> **Exercise brief**
The reply must consist of one number: how many lines of the data include the word "states".

Records from a data collection
--------------------------------
$ cat config.mk
export PLATFORM = sky130hd
export DESIGN_NAME = serial_display_frame_receiver
export DESIGN_NICKNAME = d
export VERILOG_FILES = /design/src/hw/rtl/sdfr_pkg.sv /design/src/hw/rtl/serial_display_frame_receiver.sv
export SDC_FILE = /design/constraint.sdc
export NUM_CORES = 1
export LEC_CHECK = 0
export ABC_AREA = 1
export BUFFER_PORTS_ARGS = -buffer_cell sky130_fd_sc_hd__buf_2
export CAP_MARGIN = 20
export CORE_AREA = 2 2 257 259
export DETAILED_ROUTE_END_ITERATION = 7
export DIE_AREA = 0 0 259 261
export PLACE_DENSITY = 0.64
export SYNTH_ARGS = -nofsm -noshare
export SYNTH_HDL_FRONTEND = slang
export SYNTH_SLANG_ARGS = --single-unit
$ cat constraint.sdc
create_clock -name clock -period 3.47 [get_ports clock]
set_input_delay 0 -clock clock [delete_from_list [all_inputs] [get_ports clock]]
set_output_delay 0 -clock clock [all_outputs]
set_load 0.005 [all_outputs]
$ cat src/hw/rtl/sdfr_pkg.sv
// Shared constants and types for the serial display frame receiver.
// Holds the header and command codes, result kinds, payload widths, the default buffer size and the sequencer states.
// No dependencies.
`default_nettype none

package sdfr_pkg;

   // Default frame buffer depth in bytes (legal range 8 to 255)
   localparam int FRAME_BUFFER_BYTES_DEF = 64;

   // Header and command codes
   localparam logic [7:0] HDR_FIRST       = 8'h5A;
   localparam logic [7:0] HDR_SECOND      = 8'hA5;
   localparam logic [7:0] CMD_VAR_REPLY   = 8'h83;
   localparam logic [7:0] CMD_CLOCK_REPLY = 8'h81;

   // Result kinds carried on tuser
   localparam logic KIND_VAR   = 1'b0;
   localparam logic KIND_CLOCK = 1'b1;

   // Payload widths
   localparam int RX_W     = 8;
   localparam int RSP_W    = 40;
   localparam int WORD_W   = 16;

   // Sequencer states, one-hot
   typedef enum logic [3:0] {
      ST_IDLE = 4'b0001,
      ST_READ = 4'b0010,
      ST_EMIT = 4'b0100,
      ST_VAR  = 4'b1000
   } seq_state_type;

endpackage : sdfr_pkg

`default_nettype wire

$ cat src/hw/rtl/serial_display_frame_receiver.sv
// Serial display frame receiver: header hunt, frame store and result drain.
// Depends on sdfr_pkg for codes, widths and the sequencer state type.
//
//  Channel | Dir | Ports                          | Transaction
//  --------+-----+--------------------------------+-------------------------------
//  req     | in  | req_tvalid/tready/tdata[7:0]   | one received serial byte
//  rsp     | out | rsp_tvalid/tready/tdata[39:0], | one result: var reply word pair
//          |     | rsp_tuser, rsp_tlast           | or one clock data byte
//
// A byte is taken only while the sequencer is idle.
// After its last byte a 0x83 frame enters ST_VAR, which loads the output when free.
// A 0x81 frame is drained from the frame store one body byte at a time,
// each by a memory read (ST_READ), then an output load (ST_EMIT) when free.
// Synchronous active-high reset restarts the header hunt and empties the output.
// A stalled rsp side holds the drain; bytes are still taken while only the output waits.
`default_nettype none

module serial_display_frame_receiver #(
   parameter int FRAME_BUFFER_BYTES = sdfr_pkg::FRAME_BUFFER_BYTES_DEF
) (
   input  wire logic                        clock,
   input  wire logic                        reset,
   input  wire logic                        req_tvalid,
   output logic                             req_tready,
   input  wire logic [sdfr_pkg::RX_W-1:0]   req_tdata,   // [7:0] rx_byte
   output logic                             rsp_tvalid,
   input  wire logic                        rsp_tready,
   output logic [sdfr_pkg::RSP_W-1:0]       rsp_tdata,   // [15:0] var_address,
                                                         // [31:16] var_data,
                                                         // [39:32] clock_byte
   output logic                             rsp_tuser,   // [0] kind
   output logic                             rsp_tlast    // last
);
   import sdfr_pkg::*;

   localparam int AW   = (FRAME_BUFFER_BYTES > 1) ? $clog2(FRAME_BUFFER_BYTES) : 1;
   localparam int CW   = $clog2(FRAME_BUFFER_BYTES + 1);
   localparam int CMPW = 9;
   localparam logic [CMPW-1:0] FB_CMP = CMPW'(FRAME_BUFFER_BYTES);

   // Frame store, one synchronous read port
   logic [7:0]    store_mem [FRAME_BUFFER_BYTES];
   logic          wr_en;
   logic [AW-1:0] wr_addr;
   logic [7:0]    rd_data_ff;

   // Control state
   seq_state_type state_ff, state_in;
   logic          in_frame_ff, in_frame_in;
   logic [CW-1:0] cnt_ff, cnt_in;
   logic [CW-1:0] rd_ptr_ff, rd_ptr_in;
   logic [CW-1:0] drain_len_ff, drain_len_in;

   // Frame fields captured on the way in
   logic [7:0]        len_ff, len_in;
   logic [7:0]        cmd_ff, cmd_in;
   logic [WORD_W-1:0] var_addr_ff, var_addr_in;
   logic [WORD_W-1:0] var_data_ff, var_data_in;

   // Output register
   logic             rsp_valid_ff, rsp_valid_in;
   logic [RSP_W-1:0] rsp_data_ff, rsp_data_in;
   logic             rsp_kind_ff, rsp_kind_in;
   logic             rsp_last_ff, rsp_last_in;

   logic            accept;
   logic            out_free;
   logic [7:0]      rx;
   logic [CW-1:0]   cnt_next;
   logic [7:0]      exp_len;
   logic [CMPW-1:0] exp_cmp;
   logic [CMPW-1:0] cnt_next_cmp;
   logic [CW-1:0]   rd_ptr_next;

   assign req_tready   = (state_ff == ST_IDLE);
   assign accept       = req_tvalid && req_tready;
   assign out_free     = !rsp_valid_ff || rsp_tready;
   assign rx           = req_tdata;
   assign cnt_next     = cnt_ff + CW'(1);
   assign cnt_next_cmp = CMPW'(cnt_next);
   // Frame length from the length byte; the current byte is the length byte at count two
   assign exp_len      = ((cnt_ff == CW'(2)) ? rx : len_ff) + 8'd3;
   assign exp_cmp      = CMPW'(exp_len);
   assign rd_ptr_next  = rd_ptr_ff + CW'(1);

   assign wr_en   = accept && in_frame_ff && (CMPW'(cnt_ff) < FB_CMP);
   assign wr_addr = cnt_ff[AW-1:0];

   // Frame parsing and drain sequencer
   always_comb begin
      state_in     = state_ff;
      in_frame_in  = in_frame_ff;
      cnt_in       = cnt_ff;
      rd_ptr_in    = rd_ptr_ff;
      drain_len_in = drain_len_ff;
      len_in       = len_ff;
      cmd_in       = cmd_ff;
      var_addr_in  = var_addr_ff;
      var_data_in  = var_data_ff;
      rsp_valid_in = rsp_valid_ff && !rsp_tready;
      rsp_data_in  = rsp_data_ff;
      rsp_kind_in  = rsp_kind_ff;
      rsp_last_in  = rsp_last_ff;

      case (state_ff)
         ST_IDLE: begin
            if (accept && !in_frame_ff) begin
               // Header hunt
               if (cnt_ff == CW'(0) && rx == HDR_FIRST) begin
                  cnt_in = CW'(1);
               end else if (cnt_ff == CW'(1) && rx == HDR_SECOND) begin
                  cnt_in      = CW'(2);
                  in_frame_in = 1'b1;
               end else begin
                  cnt_in = '0;
               end
            end else if (accept) begin
               if (CMPW'(cnt_ff) >= FB_CMP) begin
                  // Store full: drop the frame
                  cnt_in      = '0;
                  in_frame_in = 1'b0;
               end else begin
                  cnt_in = cnt_next;
                  case (cnt_ff)
                     CW'(2): len_in = rx;
                     CW'(3): cmd_in = rx;
                     CW'(4): var_addr_in[15:8] = rx;
                     CW'(5): var_addr_in[7:0]  = rx;
                     CW'(6): var_data_in[15:8] = rx;
                     CW'(7): var_data_in[7:0]  = rx;
                     default: ;
                  endcase
                  if (cnt_ff == CW'(2) && exp_cmp > FB_CMP) begin
                     // Length too large for the buffer
                     cnt_in      = '0;
                     in_frame_in = 1'b0;
                  end else if (cnt_ff >= CW'(2) && cnt_next_cmp >= exp_cmp) begin
                     // Frame complete
                     cnt_in      = '0;
                     in_frame_in = 1'b0;
                     if (cmd_ff == CMD_VAR_REPLY && cnt_next >= CW'(8)) begin
                        state_in = ST_VAR;
                     end else if (cmd_ff == CMD_CLOCK_REPLY && cnt_next >= CW'(5)) begin
                        rd_ptr_in    = CW'(4);
                        drain_len_in = cnt_next;
                        state_in     = ST_READ;
                     end
                  end
               end
            end
         end
         ST_READ: begin
            state_in = ST_EMIT;
         end
         ST_EMIT: begin
            if (out_free) begin
               rsp_valid_in = 1'b1;
               rsp_data_in  = {rd_data_ff, 32'h0};
               rsp_kind_in  = KIND_CLOCK;
               rsp_last_in  = (rd_ptr_next == drain_len_ff);
               rd_ptr_in    = rd_ptr_next;
               state_in     = (rd_ptr_next == drain_len_ff) ? ST_IDLE : ST_READ;
            end
         end
         ST_VAR: begin
            if (out_free) begin
               rsp_valid_in = 1'b1;
               rsp_data_in  = {8'h0, var_data_ff, var_addr_ff};
               rsp_kind_in  = KIND_VAR;
               rsp_last_in  = 1'b1;
               state_in     = ST_IDLE;
            end
         end
         default: begin
            state_in = ST_IDLE;
         end
      endcase
   end

   // Control registers
   always_ff @(posedge clock) begin
      if (reset) begin
         state_ff     <= ST_IDLE;
         in_frame_ff  <= 1'b0;
         cnt_ff       <= '0;
         rsp_valid_ff <= 1'b0;
      end else begin
         state_ff     <= state_in;
         in_frame_ff  <= in_frame_in;
         cnt_ff       <= cnt_in;
         rsp_valid_ff <= rsp_valid_in;
      end
   end

   // Payload registers
   always_ff @(posedge clock) begin
      rd_ptr_ff    <= rd_ptr_in;
      drain_len_ff <= drain_len_in;
      len_ff       <= len_in;
      cmd_ff       <= cmd_in;
      var_addr_ff  <= var_addr_in;
      var_data_ff  <= var_data_in;
      rsp_data_ff  <= rsp_data_in;
      rsp_kind_ff  <= rsp_kind_in;
      rsp_last_ff  <= rsp_last_in;
   end

   // Frame store write port
   always_ff @(posedge clock) begin
      if (wr_en) begin
         store_mem[wr_addr] <= rx;
      end
   end

   // Frame store read port, registered data
   always_ff @(posedge clock) begin
      rd_data_ff <= store_mem[rd_ptr_ff[AW-1:0]];
   end

   assign rsp_tvalid = rsp_valid_ff;
   assign rsp_tdata  = rsp_data_ff;
   assign rsp_tuser  = rsp_kind_ff;
   assign rsp_tlast  = rsp_last_ff;

endmodule : serial_display_frame_receiver

`default_nettype wire

==> results of run 1 <==
==> state kept, by name (all words and copies together) (netlist names), 8 cells and up <==
signal       flops
rsp_tdata       40
store_mem      512
var_data_ff     16
cmd_ff           8
rd_data_ff       8
len_ff           8
var_addr_ff     16
==> through the flow <==
step	setup slack, ps	util, %	power [µW]	instance area, µm²
after floorplan	262	-	8770	25800
after global placement	372	42.6	8970	27700
after detailed placement	352	42.6	8980	27700
after CTS	50.1	46.1	16100	30000
after global routing	0.978	46.2	16400	30100
final	215	46.2	16000	30100
==> area by class of cell <==
type	count	area [µm²]	area share, %
clock inverter	34	337	1.12
multi-input combinational	1202	5970	19.9
tap	864	1080	3.59
inverter	119	464	1.54
sequential	637	18900	62.9
timing repair buffer	194	1430	4.77
clock buffer	91	1860	6.19
==> power by group through the flow <==
stage                     Combinational (µW)  Clock [µW]  Sequential, µW
after floorplan                          158           0            8610
after global placement                   361           0            8610
after detailed placement                 365           0            8620
after CTS                                372        7250            8450
after global routing                     414        7530            8450
final                                    381        7140            8450
==> synth_stat cells, drive strengths merged <==
cell type and count:
o221ai 13, buf 10, nor3b 1, a31oi 1, a21oi 14, a41oi 1, clkinv 3, o211ai 10
o31ai 2, ha 14, nor2 482, xnor2 2, nor4 3, o21ai 326, nor4b 1, inv 116
dfxtp 21, clkbuf 110, or2 2, nand4 4, nor3 16, o311ai 2, o22ai 138, xor2 9
o32ai 7, nand3 47, nand2 102, and2 2, edfxtp 616, o21bai 2, and3 1
==> metal layers <==
layer  part of all wire [%]  up-vias  GRT usage (%)
li1                       -     7814              -
met1                     41     8333           25.2
met2                     49      722           32.1
met3                    7.6      124           2.85
met4                    3.1        0           7.27
met5                      0        -              0
==> kinds of logic after synthesis <==
logic type | share of synthesized area (%)
xor gates and xnor gates | 0.374
AOI/OAI and AO/OA | 11.3
and+or+nand+nor | 10.7
buffers and inverters | 3.62
adders and majority gates | 0.680
DFF | 73.4
==> how the worst max path moves through the flow <==
stage	to	cells past startpoint
after global placement	rd_ptr_ff[0]$_SDFFCE_PP0P_	24
final	cnt_ff[4]$_SDFFE_PP0P_	27
after floorplan	drain_len_ff[0]$_DFFE_PP_	24
after global routing	cnt_ff[4]$_SDFFE_PP0P_	28
after CTS	cnt_ff[4]$_SDFFE_PP0P_	27
after detailed placement	rd_ptr_ff[0]$_SDFFCE_PP0P_	24
==> what timing repair did <==
item / 4_1_cts / 5_1_grt
gates resized for setup: 0 / 20
endpoints found under the hold margin: 36 / 0
setup buffers: 0 / 5
hold buffers: 8 / 0
endpoints found under the setup margin: 0 / 1
==> summary.md, run 1 <==
| Metric | Value |
|---|---|
| Outcome | `complete, no violations` |
| Top post-synthesis cells by area | `edfxtp_1 (72%), nor2_1 (6.9%), o21ai_0 (6.3%)` |
| DIE WIDTH | `between 200 and 300 µm` |
| Largest stage delay on the critical path | `between 500 and 600 ps` |
| Hold EP | `store_mem[14][2]$_DFFE_PP_` |
| Total placed cells including tap cells | `roughly 3000` |
| Syn Nets | `around 2100` |
| H-tree Lvls | `3` |
| Net Sw Frac | `20.1%` |
| Buffers and inverters on the worst path | `5` |
| Worst VDD drop | `between 0.3 and 0.4 mV` |
| Post-synthesis cell area | `roughly 26000 µm²` |
| Layout cells sized above 1 | `around 15%` |
| Tcrit/Tclk final | `between 90% and 100%` |
| NumNets Final | `2248` |
| FF+latch count, synth | `~640` |
| Combinational share of power | `between 2 and 2.5%` |
| Num CTS Buffers | `between 60 and 70` |
| Max stage delay cell, worst path | `dlygate4sd3_1` |
| Final Non-Filler Cells | `3141` |
| Top cell family by delay on the critical path | `simple AND/OR/NAND/NOR gates` |
| Worst Clk Skew | `9.79 ps` |
| Post-DP HPWL | `39500 µm` |
| Final wirelength | `around 66000 µm` |
| Leak | `a little over 0.01 µW` |
| Yosys top cell area share | `a little under three quarters` |
| Area of the die | `around 68000 µm²` |
| Startpoint Class | `flip-flop` |
| Post-route setup TNS | `0 ps` |
| Min-delay src | `req_tdata[2]` |
| Clk slew on worst S/H paths | `about 60 ps` |
| CTS max path bufs | `3` |
| Leading area contributor after synthesis | `edfxtp_1` |
| Kind of critical path | `reg -> reg` |
| Root Buffer | `clkbuf_16` |
| Port Buffers | `55` |
| RSZ-0062 raised after global routing | `false` |
| Worst hold slack | `7.57 ps` |
| Yosys Warn Count | `0` |
| Max-slew headroom | `a little under two fifths` |
| Fmax | `slightly above 300 MHz` |
| Seq pwr share | `52.9%` |
| Reg2Reg Depth | `27` |
| Rows | `94` |
| Fill cell count | `between 5000 and 6000` |
| DR DRC count | `0` |
| Top Ports | `56` |
| Pint | `~13000 µW` |
| Hold Fails Final Rpt | `0` |
| Sequential area share after synthesis | `around 73%` |
| Max-cap violation count | `0` |
| CP Max Fanout | `11` |
| Most frequent cells in the layout | `edfxtp_1 (616), nor2_1 (471), o21ai_0 (323)` |
| First-pass GRT wire length | `approximately 98000 µm` |
| Crit-path most repeated cell | `nand2_1` |
| Reg-to-reg setup timing slack | `between 200 and 250 ps` |
| Power Dens Cells | `around 530 nW/µm²` |
| Wire per inst | `approximately 21 µm` |
| All-Layer GR Usage | `19.1%` |
| Worst Setup End Kind | `flip-flop` |
| Initial antenna violation count | `0` |
| Initial drt markers | `approximately 1700` |
| Final setup violation count | `0` |
| Slew Viols, Final | `0` |
| Gr ovfl total | `0` |
| Critical path origin | `cnt_ff[5]$_SDFFE_PP0P_` |
| Synthesized instance count | `slightly above 2000` |
| Vias in the first global route | `16575` |
| R2R Path End | `cnt_ff[4]$_SDFFE_PP0P_` |
| Minimum clock period | `3260 ps` |
| Antenna Violating Nets Remaining | `0` |
| Hold Crit Class | `in -> reg` |
| P_sw | `around 3200 µW` |
| Core ar. | `around 65000 µm²` |
| Clk_lat worst skew | `roughly 600 ps` |
| Gp weighted congestion | `0.882` |
| Worst hold path cell count | `2` |
| Die Ht | `approximately 260 µm` |
| Most common cell after layout, fill and taps aside | `edfxtp_1` |
| Starting Density | `roughly 40%` |
| N_diodes | `0` |
| Area Overhead vs Synth | `16.7%` |
| Post-DR vias/cell | `approximately 5.4` |
| Worst Path Required | `4010 ps` |
| DR vias | `about 17000` |
| Clock group share of total power | `44.7%` |
| Syn avg cell area | `12.4 µm²` |
| Critical register-to-register path startpoint | `cnt_ff[5]$_SDFFE_PP0P_` |
| Unique cell type count in the Yosys netlist | `47` |
| CTS tree | `done` |
| Crit path DAT | `3790 ps` |
| Clock sink count | `approximately 640` |
| First-pass iteration count of the detailed router | `5` |
| Largest net degree at the start of global routing | `98` |
| Measured slew at the worst slew-check pin | `927 ps` |
No activity file was read; power rests on OpenSTA's default activity.
==> inputs of run 2 (changes only) <==
--- a/config.mk
+++ b/config.mk
@@ -11,7 +11,6 @@
 export CORE_AREA = 2 2 257 259
 export DETAILED_ROUTE_END_ITERATION = 7
 export DIE_AREA = 0 0 259 261
-export PLACE_DENSITY = 0.64
 export SYNTH_ARGS = -nofsm -noshare
 export SYNTH_HDL_FRONTEND = slang
 export SYNTH_SLANG_ARGS = --single-unit
==> summary.md, run 2 (synthesis results as in run 1) <==
| Metric | Value |
|---|---|
| Antenna Violating Nets Remaining | `0` |
| Layout Utilization | `approximately 46%` |
| Reg-to-reg setup timing slack | `310 ps` |
| Max reg flops | `512` |
| Core ar. | `between 60000 and 70000 µm²` |
| DP Worst Slack | `about 340 ps` |
| Slew Viols, Final | `0` |
| First-pass GRT wire length | `between 100000 and 150000 µm` |
| Met2 global-route usage | `33.1%` |
| Measured slew at the worst slew-check pin | `between 900 and 1000 ps` |
| Root Buffer | `clkbuf_16` |
| Gr ovfl total | `0` |
| Worst Setup End Kind | `flip-flop` |
| Die Ht | `approximately 260 µm` |
| Worst VDD drop | `approximately 0.29 mV` |
| Wire per inst | `approximately 21 µm` |
| H-tree Lvls | `3` |
| CTS max path bufs | `3` |
| Critical register-to-register path startpoint | `cnt_ff[5]$_SDFFE_PP0P_` |
| Post-DR vias/cell | `5.40` |
| Max-cap violation count | `0` |
| Startpoint Class | `flip-flop` |
| Hold Crit Class | `in -> reg` |
| Post-DP HPWL | `39700 µm` |
| Outcome | `complete, no violations` |
| All-Layer GR Usage | `19.8%` |
| Largest reg by FF count | `store_mem` |
| First-pass iteration count of the detailed router | `7` |
| Area Overhead vs Synth | `16.4%` |
| Layout cells sized above 1 | `around 15%` |
| Power Dens Cells | `~530 nW/µm²` |
| Leak | `~0.010 µW` |
| Final setup margin | `between 300 and 400 ps` |
| Num CTS Buffers | `a little under 70` |
| Tcrit/Tclk final | `91.1%` |
| NumNets Final | `between 2000 and 2500` |
| Clk_lat worst skew | `approximately 600 ps` |
| Final wirelength | `67100 µm` |
| Initial antenna violation count | `0` |
| Critical path origin | `cnt_ff[5]$_SDFFE_PP0P_` |
| Total Power | `between 15000 and 20000 µW` |
| CP Max Fanout | `7` |
| Area of the die | `around 68000 µm²` |
| DIE WIDTH | `about 260 µm` |
| Crit path DAT | `about 3500 ps` |
| Hold Fails Final Rpt | `0` |
| Setup Buffers After CTS | `0` |
| Worst Clk Skew | `about 19 ps` |
| Most common cell after layout, fill and taps aside | `edfxtp_1` |
| Port Buffers | `55` |
| Grt met3 use | `a little under 3%` |
| Final setup violation count | `0` |
| GR peak layer | `met2` |
| Fmax | `around 320 MHz` |
| Initial drt markers | `about 1900` |
| Minimum clock period | `roughly 3200 ps` |
| Starting Density | `approximately two fifths` |
| Kind of critical path | `reg -> reg` |
| Post-route setup TNS | `0 ps` |
| Rows | `between 90 and 100` |
| Reg2Reg Depth | `24` |
| Worst Path Required | `approximately 3800 ps` |
| Top Ports | `56` |
| N_diodes | `0` |
| Clk slew on worst S/H paths | `~60 ps` |
| Most frequent cells in the layout | `edfxtp_1 (616), nor2_1 (471), o21ai_0 (323)` |
| DR vias | `roughly 17000` |
| Vias in the first global route | `approximately 17000` |
| CTS tree | `done` |
| R2R Path End | `drain_len_ff[3]$_DFFE_PP_` |
| Largest net degree at the start of global routing | `roughly 130` |
| RSZ-0062 raised after global routing | `false` |
| GRT met1 Usage | `around a quarter` |
| Max-slew headroom | `around two fifths` |
| Setup crit end | `drain_len_ff[3]$_DFFE_PP_` |
| DR DRC count | `0` |
| Clock sink count | `roughly 640` |
| Gp weighted congestion | `roughly 0.85` |
==> run 2: cell types whose count changed in the layout (fill, tap and decap cells not counted), sizes merged <==
cell         delta
bufinv          +1
clkbuf          -6
clkinv          +4
inv             -3
dlygate4sd3     +2
buf             -6
==> run 2: repair_timing <==
| action | in CTS | in global routing |
|---|---|---|
| endpoints found under the setup margin | 0 | 0 |
| hold buffers | 10 | 0 |
| endpoints found under the hold margin | 47 | 0 |
| resized for setup | 0 | 0 |
==> run 2: worst min-delay path by stage <==
stage / endpoint / slack, ps / from / cells after the start
2_1_floorplan: cmd_ff[0]$_DFFE_PP_ / 100 / req_tdata[0] / 0
3_5_place_dp: var_data_ff[1]$_DFFE_PP_ / 300 / req_tdata[1] / 1
5_1_grt: len_ff[6]$_DFFE_PP_ / 90 / req_tdata[6] / 3
6_report: len_ff[6]$_DFFE_PP_ / 30 / req_tdata[6] / 3
4_1_cts: len_ff[6]$_DFFE_PP_ / 40 / req_tdata[6] / 3
3_3_place_gp: var_data_ff[1]$_DFFE_PP_ / 290 / req_tdata[1] / 1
--------------------------------
> **Result of the exercise**
2